Summary of TIBP- and LWP-specific and predominant SNPs. (A) A Venn diagram illustrating the overlap of genes among candidate genes, DEGs, and DEPs; (B) and (C) the chromosomal distribution of TIBP- and LWP-specific and predominant SNPs found within DEGs and DEPs; and (D)–(G) the counts of SNPs with ΔAF ranging from 0.5 to 1.0 for TIBP- and LWP-specific and predominant SNPs harbored by DEGs and DEPs. TIBP, Tibetan pig; LWP, Large White pig; SNPs, single nucleotide polymorphism; DEGs, differentially expressed genes; DEPs, differentially expressed proteins; AF, allele frequency differences.

Investigation of SNPs in DEGs related to skeletal muscle development

We conducted a GO enrichment analysis of the overlapping DEGs to investigate SNPs present in the DEGs associated with skeletal muscle growth. This analysis revealed that 3,499 overlapping genes were significantly enriched in 1,481 biological processes, 246 cell components, and 151 molecular functions (Supplementary Table S1). Focusing specifically on skeletal muscle development, a type of striated muscle, we focused on the biological processes relevant to this area. We identified seven striated muscle biological process-related GO terms, encompassing striated muscle cell differentiation, development, tissue development, contraction, adaptation, hypertrophy, and negative regulation of muscle contraction. Among these categories, 145 genes were identified, including a significant number of SNPs: 5,983 TIBP-specific and 16,894 predominant SNPs, along with 433 LWP-specific and 7,072 predominant SNPs (Supplementary Table S2). These SNPs were classified into 13 distinct types, including missense, synonymous, 5′ prime untranslated regions (UTR), and 3′ prime UTR variations. The majority of these SNP were variations in the intronic region, accounting for 66.2% of the total. Supplementary Table S3 presents a detailed breakdown of each SNP type, providing a thorough understanding of the SNP landscape in DEGs associated with skeletal muscle development.
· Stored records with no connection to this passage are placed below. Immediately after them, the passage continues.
--- config.mk ---
export PLATFORM = sky130hd
export DESIGN_NAME = mem_arbiter
export DESIGN_NICKNAME = d
export VERILOG_FILES = /design/src/rtl/mem_arbiter.sv
export SDC_FILE = /design/constraint.sdc
export NUM_CORES = 1
export LEC_CHECK = 0
export ABC_AREA = 1
export CAP_MARGIN = 30
export CORE_MARGIN = 3
export CORE_UTILIZATION = 41
export CTS_CLUSTER_SIZE = 24
export DETAILED_ROUTE_END_ITERATION = 16
export GPL_TIMING_DRIVEN = 0
export PLACE_DENSITY = 0.87
export SLEW_MARGIN = 20
export SYNTH_ARGS = -nofsm -noshare
export SYNTH_HDL_FRONTEND = slang
export SYNTH_SLANG_ARGS = --single-unit
export TNS_END_PERCENT = 20
--- constraint.sdc ---
create_clock -name Clk -period 1.9 [get_ports Clk]
set_input_delay 0.285 -clock Clk [delete_from_list [all_inputs] [get_ports Clk]]
set_output_delay 0.285 -clock Clk [all_outputs]
set_load 0.02 [all_outputs]
`src/rtl/fc_weight_loader.sv`:
```
// FC weight loader: streams packed weight words into a shadow buffer and commits
// them to the active weight_matrix_o register in a single atomic update.
module fc_weight_loader #(
  parameter int MP_BITWIDTH    = 8,
  parameter int FC_INPUT_SIZE  = 4,
  parameter int FC_OUTPUT_SIZE = 2,
  parameter int WORD_W         = 32,
  localparam int W_TOTAL   = MP_BITWIDTH * FC_INPUT_SIZE * FC_OUTPUT_SIZE,
  localparam int NUM_WORDS = (W_TOTAL + WORD_W - 1) / WORD_W,
  localparam int PAD_W     = NUM_WORDS * WORD_W,
  localparam int CNT_W     = $clog2(NUM_WORDS + 1)
) (
  input  logic               clk_i,
  input  logic               rst_n_i,
  input  logic               start_i,
  input  logic               wr_valid_i,
  output logic               wr_ready_o,
  input  logic [WORD_W-1:0]  wr_data_i,
  output logic               busy_o,
  output logic               done_o,
  output logic [CNT_W-1:0]   load_cnt_o,
  output logic               weight_valid_o,
  output logic [W_TOTAL-1:0] weight_matrix_o
);

  typedef enum logic [1:0] {
    S_IDLE,
    S_LOAD,
    S_COMMIT
  } state_t;

  state_t             state_q, state_d;
  logic [CNT_W-1:0]   cnt_q, cnt_d;
  logic [PAD_W-1:0]   shadow_q, shadow_d;
  logic [W_TOTAL-1:0] weight_q, weight_d;
  logic               wvalid_q, wvalid_d;
  logic               done_q, done_d;

  always_ff @(posedge clk_i) begin
    if (!rst_n_i) begin
      state_q  <= S_IDLE;
      cnt_q    <= '0;
      shadow_q <= '0;
      weight_q <= '0;
      wvalid_q <= 1'b0;
      done_q   <= 1'b0;
    end else begin
      state_q  <= state_d;
      cnt_q    <= cnt_d;
      shadow_q <= shadow_d;
      weight_q <= weight_d;
      wvalid_q <= wvalid_d;
      done_q   <= done_d;
    end
  end

  always_comb begin
    state_d  = state_q;
    cnt_d    = cnt_q;
    shadow_d = shadow_q;
    weight_d = weight_q;
    wvalid_d = wvalid_q;
    done_d   = 1'b0;
    case (state_q)
      S_IDLE: begin
        cnt_d = '0;
        if (start_i) state_d = S_LOAD;
      end
      S_LOAD: begin
        // A restart wins over a same-cycle transfer, which is dropped.
        if (start_i) begin
          cnt_d = '0;
        end else if (wr_valid_i) begin
          for (int k = 0; k < NUM_WORDS; k++) begin
            if (cnt_q == CNT_W'(k)) shadow_d[PAD_W-1-k*WORD_W -: WORD_W] = wr_data_i;
          end
          cnt_d = cnt_q + CNT_W'(1);
          if (cnt_q == CNT_W'(NUM_WORDS - 1)) state_d = S_COMMIT;
        end
      end
      S_COMMIT: begin
        // Padding bits of the final word sit below W_TOTAL and are dropped here.
        weight_d = shadow_q[PAD_W-1 -: W_TOTAL];
        wvalid_d = 1'b1;
        done_d   = 1'b1;
        cnt_d    = '0;
        state_d  = S_IDLE;
      end
      default: state_d = S_IDLE;
    endcase
  end

  assign wr_ready_o      = (state_q == S_LOAD);
  assign busy_o          = (state_q != S_IDLE);
  assign done_o          = done_q;
  assign load_cnt_o      = cnt_q;
  assign weight_valid_o  = wvalid_q;
  assign weight_matrix_o = weight_q;

endmodule
```
`config.mk`:
```
export PLATFORM = sky130hd
export DESIGN_NAME = fc_weight_loader
export DESIGN_NICKNAME = d
export VERILOG_FILES = /design/src/rtl/fc_weight_loader.sv
export SDC_FILE = /design/constraint.sdc
export NUM_CORES = 1
export LEC_CHECK = 0
export CORE_MARGIN = 8
export CORE_UTILIZATION = 55
export DETAILED_ROUTE_END_ITERATION = 8
export PLACE_DENSITY = 0.85
export SYNTH_ARGS = -nofsm -noshare
export SYNTH_HDL_FRONTEND = slang
export SYNTH_SLANG_ARGS = --single-unit
```
`constraint.sdc`:
```
create_clock -name clk_i -period 3.5 [get_ports clk_i]
set_clock_uncertainty 0.2 [all_clocks]
set_input_delay 0.525 -clock clk_i [delete_from_list [all_inputs] [get_ports clk_i]]
set_output_delay 0.525 -clock clk_i [all_outputs]
set_load 0.02 [all_outputs]
```
# == Yosys cells after proc, flatten, opt, wreduce, memory -nomap -nowiden ==
# Cells that the tools add are included.
# totals
wordCells,35
ff_bits,134
inputBits,36
# classes
n_eq_ne,8
addsub,1
n_reduce_logical,9
bitwise,1
n_mux,9
# ops
operator,count
two-way mux 2 bit,6
AND reduction 4 bit,3
case mux 2 bit (2 select lines),2
"inequality test 2 bit, second input constant",3
"equality test 2 x 1 -> 1 bit, second input constant",2
zero test 2 bit,2
nonzero test 2 bit,2
"inequality test 3 bit, second input constant",1
"adder 2 x 1 -> 2 bit, second input constant",1
"equality test 2 bit, second input constant",1
"inequality test 2 x 1 -> 1 bit, second input constant",1
AND reduction 2 bit,1
OR reduction 2 bit,1
two-way mux 1 bit,1
inverter 1 bit,1

# == Logic depth before layout (Yosys ltp) ==
# Gate-level depths: netlist of the first run.
# logic_depth
word_depth,5
mapped_depth,7
ltp_nobuf,5

# == Worst setup path after synthesis of the first run ==
# OpenSTA, ideal clock, no wires.
# synth_path
path_kind,register to register
start,"register cnt_q[0], in the netlist load_cnt_o[0]"
end,register shadow_q[10]
period_less_slack_ns,1.644
required_ns,3.228
stages_incl_launch_ff,7
arrival_ns,1.372
setup_slack_ns,1.856
cell_sequence,dfxtp_1 -> ha_1 -> nand2_1 -> nor3b_2 -> buf_6 -> buf_12 -> mux2i_1
# synth_via
elab_chain_len,2
# synth_rtl
element,line_no,rtl
from (decl),33,"logic [CNT_W-1:0] cnt_q, cnt_d;"
from (signal assigned),49,cnt_q <= cnt_d;
equality test 2 x 1 -> 1 bit,75,if (cnt_q == CNT_W'(k)) shadow_d[PAD_W-1-k*WORD_W -: WORD_W] = wr_data_i;
AND reduction 4 bit (no line),n/a,
to (signal assigned),50,shadow_q <= shadow_d;
to (decl),34,"logic [PAD_W-1:0] shadow_q, shadow_d;"
# Every way passes these cells.
# A chain may end at the register's enable or synchronous reset.

# == Final worst setup path of the first run ==
# layout_path
start,register state_q[1]
end,output port busy_o
# layout_via
elab_chain_len,1
# layout_rtl
element,line_no,rtl
from (decl),32,"state_t state_q, state_d;"
from (signal assigned),48,state_q <= state_d;
nonzero test 2 bit,94,assign busy_o = (state_q != S_IDLE);
to (decl),19,"output logic busy_o,"
# Every way passes these cells.
File: config.mk
export PLATFORM = sky130hd
export DESIGN_NAME = xc_aesmix_iter
export DESIGN_NICKNAME = d
export VERILOG_FILES = /design/src/rtl/xc_aesmix_iter.sv
export SDC_FILE = /design/constraint.sdc
export NUM_CORES = 1
export LEC_CHECK = 0
export BUFFER_PORTS_ARGS = -buffer_cell sky130_fd_sc_hd__buf_2
export CAP_MARGIN = 40
export CORE_MARGIN = 10
export CORE_UTILIZATION = 48
export DETAILED_ROUTE_END_ITERATION = 12
export PLACE_DENSITY = 0.78
export SLEW_MARGIN = 40
export SYNTH_ARGS = -nofsm -noshare
export SYNTH_HDL_FRONTEND = slang
export SYNTH_SLANG_ARGS = --single-unit
File: constraint.sdc
create_clock -name clock -period 2.3 [get_ports clock]
set_clock_uncertainty 0.2 [all_clocks]
set_input_delay 0.115 -clock clock [delete_from_list [all_inputs] [get_ports clock]]
set_output_delay 0.115 -clock clock [all_outputs]
set_load 0.01 [all_outputs]
File: src/rtl/mem_port_arbiter.sv
`default_nettype none
// ============================================================================
//  mem_port_arbiter -- shares one memory port between fetch and load/store,
//  data-priority arbitration with a fetch starvation guard.  Rev 1.0
// ============================================================================
module mem_port_arbiter #(
   parameter int MAX_STREAK = 4,
   parameter int STREAK_W   = 3
) (
   input  logic        clk,
   input  logic        rst,

   input  logic        inst_req,
   input  logic [31:0] inst_addr,
   input  logic        inst_cancel,
   output logic        inst_addr_ok,
   output logic        inst_data_ok,
   output logic [31:0] inst_rdata,

   input  logic        data_req,
   input  logic        data_wr,
   input  logic [1:0]  data_size,
   input  logic [3:0]  data_wstrb,
   input  logic [31:0] data_addr,
   input  logic [31:0] data_wdata,
   output logic        data_addr_ok,
   output logic        data_data_ok,
   output logic [31:0] data_rdata,

   output logic        mem_req,
   output logic        mem_wr,
   output logic [1:0]  mem_size,
   output logic [3:0]  mem_wstrb,
   output logic [31:0] mem_addr,
   output logic [31:0] mem_wdata,
   input  logic        mem_addr_ok,
   input  logic        mem_data_ok,
   input  logic [31:0] mem_rdata,

   output logic        busy
);

   typedef enum logic [1:0] {
      ST_IDLE = 2'd0,
      ST_REQ  = 2'd1,
      ST_RESP = 2'd2
   } state_t;

   localparam logic [STREAK_W-1:0] c_MAX_STREAK = STREAK_W'(MAX_STREAK);
   localparam logic                c_GUARD_EN   = (MAX_STREAK != 0);

   state_t                r_state;
   state_t                w_state_nxt;
   logic                  r_owner_data;
   logic                  r_cancelled;
   logic [STREAK_W-1:0]   r_streak;
   logic                  r_mem_wr;
   logic [1:0]            r_mem_size;
   logic [3:0]            r_mem_wstrb;
   logic [31:0]           r_mem_addr;
   logic [31:0]           r_mem_wdata;

   logic                  w_contention;
   logic                  w_force_inst;
   logic                  w_grant_data;
   logic                  w_grant_inst;
   logic                  w_resp_done;

   assign w_contention = data_req & inst_req;
   assign w_force_inst = c_GUARD_EN & w_contention & (r_streak == c_MAX_STREAK);

   always_ff @(posedge clk) begin
      if (rst) begin
         r_state <= ST_IDLE;
      end else begin
         r_state <= w_state_nxt;
      end
   end

   always_comb begin
      w_state_nxt  = r_state;
      w_grant_data = 1'b0;
      w_grant_inst = 1'b0;
      w_resp_done  = 1'b0;
      mem_req      = 1'b0;
      busy         = 1'b1;
      case (r_state)
         ST_IDLE: begin
            busy = 1'b0;
            if (data_req && !w_force_inst) begin
               w_grant_data = 1'b1;
            end else if (inst_req && !inst_cancel) begin
               w_grant_inst = 1'b1;
            end
            if (w_grant_data || w_grant_inst) begin
               w_state_nxt = ST_REQ;
            end
         end
         ST_REQ: begin
            mem_req = 1'b1;
            if (mem_addr_ok) begin
               w_state_nxt = ST_RESP;
            end
         end
         ST_RESP: begin
            if (mem_data_ok) begin
               w_resp_done = 1'b1;
               w_state_nxt = ST_IDLE;
            end
         end
         default: begin
            w_state_nxt = ST_IDLE;
         end
      endcase
   end

   assign inst_addr_ok = w_grant_inst;
   assign data_addr_ok = w_grant_data;

   // A cancel arriving in the same cycle as the response must also suppress it.
   assign inst_data_ok = w_resp_done & ~r_owner_data & ~r_cancelled & ~inst_cancel;
   assign data_data_ok = w_resp_done & r_owner_data;

   assign inst_rdata = (r_state == ST_RESP && !r_owner_data) ? mem_rdata : 32'd0;
   assign data_rdata = (r_state == ST_RESP &&  r_owner_data) ? mem_rdata : 32'd0;

   assign mem_wr    = r_mem_wr;
   assign mem_size  = r_mem_size;
   assign mem_wstrb = r_mem_wstrb;
   assign mem_addr  = r_mem_addr;
   assign mem_wdata = r_mem_wdata;

   always_ff @(posedge clk) begin
      if (rst) begin
         r_owner_data <= 1'b0;
         r_mem_wr     <= 1'b0;
         r_mem_size   <= 2'd0;
         r_mem_wstrb  <= 4'd0;
         r_mem_addr   <= 32'd0;
         r_mem_wdata  <= 32'd0;
      end else if (w_grant_data) begin
         r_owner_data <= 1'b1;
         r_mem_wr     <= data_wr;
         r_mem_size   <= data_size;
         r_mem_wstrb  <= data_wstrb;
         r_mem_addr   <= data_addr;
         r_mem_wdata  <= data_wdata;
      end else if (w_grant_inst) begin
         r_owner_data <= 1'b0;
         r_mem_wr     <= 1'b0;
         r_mem_size   <= 2'd2;
         r_mem_wstrb  <= 4'd0;
         r_mem_addr   <= inst_addr;
         r_mem_wdata  <= 32'd0;
      end
   end

   // Streak only grows while fetch is actually waiting; saturates at the limit.
   always_ff @(posedge clk) begin
      if (rst) begin
         r_streak <= '0;
      end else if (w_grant_data) begin
         if (!w_contention) begin
            r_streak <= '0;
         end else if (r_streak != c_MAX_STREAK) begin
            r_streak <= r_streak + STREAK_W'(1);
         end
      end else if (w_grant_inst) begin
         r_streak <= '0;
      end
   end

   always_ff @(posedge clk) begin
      if (rst) begin
         r_cancelled <= 1'b0;
      end else if (r_state == ST_IDLE) begin
         r_cancelled <= 1'b0;
      end else if (!r_owner_data && inst_cancel) begin
         r_cancelled <= 1'b1;
      end
   end

endmodule
`default_nettype wire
We identified 145 genes, including two members of the MRF family (MYF5 and MYF6) and three main members of the MEF family (MEF2A, MEF2C, and MEF2D), which are key to skeletal muscle development. Additionally, genes such as MSTN, which act as negative regulators of muscle development, were identified. SNPs located in the exonic, splice, and regulatory regions, including synonymous, missense, splice region, 3′ prime UTR, and 5′ prime UTR, as well as downstream and upstream variations, can significantly influence gene structure and function. Breed-specific SNPs are crucial in defining breed-specific traits. Therefore, we focused on genes containing TIBP-specific SNPs in regulatory and/or coding regions, especially those with allele frequencies exceeding 0.80. This led to the discovery of several genes harboring multiple regulatory and/or coding region TIBP-specific SNPs with allele frequencies greater than 0.8. Table 1 presents detailed information on these SNPs. The genes identified include MYF5, MYOF, and ASB2 (implicated in striated muscle cell differentiation); PDE9A (associated with striated muscle hypertrophy); SDC1, PDGFRA, MYOM2, ACVR1, and ZIC3 (involved in striated muscle cell development); COL11A1, TGFBR1, EDNRA, and TGFB2 (contributing to striated muscle tissue development); PDE4D, PGAM2, GRK2, and SCN4B (related to striated muscle contraction); and CACNA1S and MYL4 (associated with striated muscle adaptation).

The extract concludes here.